Cher is a rich, childless homemaker, whose husband (O'Neal) has been cheating on her for years. Palminteri is a hit man, apparently hired by O'Neal to bump her off. Not that Cher has been a bad wife, you understand - but this way, O'Neal gets the business (which is actually Cher's inheritance) and a trophy wife (his young bimbo "assistant" at work).
So, on Cher and O'Neal's 20th anniversary, Palminteri breaks into their home, ties Cher to a chair and waits for a phone signal from O'Neal before he pulls the trigger.
And, of course, while they're waiting, Palminteri and Cher strike up a conversation, which takes them in various emotional directions - especially as they talk about how people are "faithful" or "unfaithful" to each other.

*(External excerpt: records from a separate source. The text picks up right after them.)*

<file path="src/common/mirg_consts.svh">
`ifndef MIRG_CONSTS_SVH
`define MIRG_CONSTS_SVH

// Register byte offsets
`define MIRG_OFS_FLAGS      8'h00
`define MIRG_OFS_ENABLE     8'h04
`define MIRG_OFS_CTRL       8'h08
`define MIRG_OFS_EDGE       8'h0c
`define MIRG_OFS_STATUS     8'h10

// Source bit positions in the flag and enable registers
`define MIRG_BIT_EXT_A      0
`define MIRG_BIT_EXT_B      1
`define MIRG_BIT_BT         4
`define MIRG_BIT_TCA        5
`define MIRG_BIT_TCB        6
`define MIRG_SRC_MASK       8'h73

// Control register fields
`define MIRG_BIT_GIE        7

// Port edge control fields
`define MIRG_BIT_ETE        7
`define MIRG_SEL_LO         3
`define MIRG_SEL_HI         4
`define MIRG_SEL_FALL       2'h1
`define MIRG_SEL_RISE       2'h2
`define MIRG_SEL_BOTH       2'h3

// Reset values
`define MIRG_RST_FLAGS      8'h00
`define MIRG_RST_ENABLE     8'h00
`define MIRG_RST_SEL        2'h0
`define MIRG_RST_PIN        1'b1
`define MIRG_RST_DEPTH      3'h0

// Shared interrupt vector address
`define MIRG_VECTOR_ADDR    16'h0008

`endif

</file>
<file path="src/common/mirg_pkg.sv">
package mirg_pkg;

    // Vector entry sequence, one-hot
    typedef enum logic [2:0] {
        MIRG_IDLE    = 3'b001,
        MIRG_ENTER   = 3'b010,
        MIRG_SERVICE = 3'b100
    } mirg_state_t;

    // Complete state of the gating block
    typedef struct packed {
        mirg_state_t state;
        logic [7:0]  flags;
        logic [7:0]  enable;
        logic        global_irq_enable;
        logic        ete;
        logic [1:0]  edge_sel;
        logic        pin_a_prev;
        logic        pin_b_prev;
        logic [2:0]  depth;
        logic [31:0] prdata;
        logic        pslverr;
    } mirg_regs_t;

endpackage

</file>
<file path="src/rtl/mirg_irq_gate.sv">
`timescale 1ns/100ps
`default_nettype none
`include "mirg_consts.svh"

module mirg_irq_gate
    import mirg_pkg::*;
(
    // Clock and reset
    input  wire logic        pclk,
    input  wire logic        presetn,
    // APB slave
    input  wire logic        psel,
    input  wire logic        penable,
    input  wire logic        pwrite,
    input  wire logic [7:0]  paddr,
    input  wire logic [31:0] pwdata,
    output logic      [31:0] prdata,
    output logic             pready,
    output logic             pslverr,
    // Event sources
    input  wire logic        ext_a_pin,
    input  wire logic        ext_b_pin,
    input  wire logic        basic_timer_ovf,
    input  wire logic        timer_counter_a_ovf,
    input  wire logic        timer_counter_b_ovf,
    // CPU core side
    input  wire logic        cpu_reti,
    output logic             irq_req,
    output logic             vector_take,
    output logic      [15:0] vector_addr,
    output logic             stack_push,
    output logic             port0_wakeup
);

    mirg_regs_t s_q;
    mirg_regs_t s_d;

    logic       setup_ph;
    logic       wr_acc;
    logic       mapped;
    logic       wr_flags;
    logic       ev_a;
    logic       ev_b;
    logic       a_rise;
    logic       a_fall;
    logic       b_rise;
    logic       b_fall;
    logic [7:0] events;
    logic [7:0] pending;
    logic       any_pend;
    logic [31:0] rdata;

    // Bus phase decode
    assign setup_ph = psel && !penable;
    assign wr_acc   = psel && penable && pwrite;
    assign mapped   = (paddr == `MIRG_OFS_FLAGS) || (paddr == `MIRG_OFS_ENABLE)
                   || (paddr == `MIRG_OFS_CTRL) || (paddr == `MIRG_OFS_EDGE)
                   || (paddr == `MIRG_OFS_STATUS);
    assign wr_flags = wr_acc && (paddr == `MIRG_OFS_FLAGS);

    // Pin edge detection against last sampled level
    assign a_rise = ext_a_pin && !s_q.pin_a_prev;
    assign a_fall = !ext_a_pin && s_q.pin_a_prev;
    assign b_rise = ext_b_pin && !s_q.pin_b_prev;
    assign b_fall = !ext_b_pin && s_q.pin_b_prev;

    // Pin A edge choice from the select field
    always_comb begin
        ev_a = a_fall;
        if (s_q.ete) begin
            case (s_q.edge_sel)
                `MIRG_SEL_FALL: ev_a = a_fall;
                `MIRG_SEL_RISE: ev_a = a_rise;
                `MIRG_SEL_BOTH: ev_a = a_rise || a_fall;
                default:        ev_a = 1'b0;
            endcase
        end
    end

    // Pin B edge depends on the edge-trigger enable only
    assign ev_b = s_q.ete ? (b_rise || b_fall) : b_fall;

    // Wakeup: low level when edge mode off, else the pin triggers
    assign port0_wakeup = s_q.ete ? (ev_a || ev_b)
                                  : (!ext_a_pin || !ext_b_pin);

    // Collected events in flag layout
    always_comb begin
        events = 8'h00;
        events[`MIRG_BIT_EXT_A] = ev_a;
        events[`MIRG_BIT_EXT_B] = ev_b;
        events[`MIRG_BIT_BT]    = basic_timer_ovf;
        events[`MIRG_BIT_TCA]   = timer_counter_a_ovf;
        events[`MIRG_BIT_TCB]   = timer_counter_b_ovf;
    end

    // Enabled flags merged with no priority into one request
    assign pending  = s_q.flags & s_q.enable;
    assign any_pend = |pending;
    assign irq_req  = any_pend && s_q.global_irq_enable;

    // Read data mux, sampled in the setup phase
    always_comb begin
        rdata = 32'h0000_0000;
        case (paddr)
            `MIRG_OFS_FLAGS:  rdata[7:0] = s_q.flags;
            `MIRG_OFS_ENABLE: rdata[7:0] = s_q.enable;
            `MIRG_OFS_CTRL:   rdata[`MIRG_BIT_GIE] = s_q.global_irq_enable;
            `MIRG_OFS_EDGE: begin
                rdata[`MIRG_BIT_ETE] = s_q.ete;
                rdata[`MIRG_SEL_HI:`MIRG_SEL_LO] = s_q.edge_sel;
            end
            `MIRG_OFS_STATUS: begin
                rdata[2:0] = s_q.depth;
                rdata[5:3] = s_q.state;
                rdata[8]   = ext_a_pin;
                rdata[9]   = ext_b_pin;
            end
            default:          rdata = 32'h0000_0000;
        endcase
    end

    // Next-state logic
    always_comb begin
        s_d = s_q;
        s_d.pin_a_prev = ext_a_pin;
        s_d.pin_b_prev = ext_b_pin;
        // Software clear by writing one; a new event wins
        if (wr_flags) begin
            s_d.flags = s_q.flags & ~pwdata[7:0];
        end
        s_d.flags = (s_d.flags | events) & `MIRG_SRC_MASK;
        if (setup_ph) begin
            s_d.prdata  = rdata;
            s_d.pslverr = !mapped;
        end
        if (wr_acc) begin
            case (paddr)
                `MIRG_OFS_ENABLE: s_d.enable = pwdata[7:0] & `MIRG_SRC_MASK;
                `MIRG_OFS_CTRL:   s_d.global_irq_enable = pwdata[`MIRG_BIT_GIE];
                `MIRG_OFS_EDGE: begin
                    s_d.ete      = pwdata[`MIRG_BIT_ETE];
                    s_d.edge_sel = pwdata[`MIRG_SEL_HI:`MIRG_SEL_LO];
                end
                default: s_d.enable = s_q.enable;
            endcase
        end
        // Vector entry sequence
        case (s_q.state)
            MIRG_IDLE: begin
                if (irq_req) begin
                    s_d.state = MIRG_ENTER;
                end
            end
            MIRG_ENTER: begin
                s_d.depth = s_q.depth + 3'h1;
                s_d.state = MIRG_SERVICE;
            end
            MIRG_SERVICE: begin
                if (cpu_reti) begin
                    s_d.depth = s_q.depth - 3'h1;
                    s_d.state = MIRG_IDLE;
                end
            end
            default: s_d.state = MIRG_IDLE;
        endcase
    end

    // State register
    always_ff @(posedge pclk or negedge presetn) begin
        if (!presetn) begin
            s_q.state      <= MIRG_IDLE;
            s_q.flags      <= `MIRG_RST_FLAGS;
            s_q.enable     <= `MIRG_RST_ENABLE;
            s_q.global_irq_enable        <= 1'b0;
            s_q.ete        <= 1'b0;
            s_q.edge_sel   <= `MIRG_RST_SEL;
            s_q.pin_a_prev <= `MIRG_RST_PIN;
            s_q.pin_b_prev <= `MIRG_RST_PIN;
            s_q.depth      <= `MIRG_RST_DEPTH;
            s_q.prdata     <= 32'h0000_0000;
            s_q.pslverr    <= 1'b0;
        end else begin
            s_q <= s_d;
        end
    end

    // Outputs
    assign prdata      = s_q.prdata;
    assign pslverr     = s_q.pslverr && psel && penable;
    assign pready      = 1'b1;
    assign vector_take = (s_q.state == MIRG_ENTER);
    assign stack_push  = (s_q.state == MIRG_ENTER);
    assign vector_addr = `MIRG_VECTOR_ADDR;
endmodule

`default_nettype wire

</file>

Director Paul Mazursky, whose uneven track record includes the hilarious "Down and Out in Beverly Hills" as well as last year's unfunny straight-to-video "The Pickle," tries to open up the material by including scenes that are filmed outdoors and at O'Neal's workplace, and by having Pal-minteri carry on occasional phone conversations with his psychiatrist (played by Mazursky).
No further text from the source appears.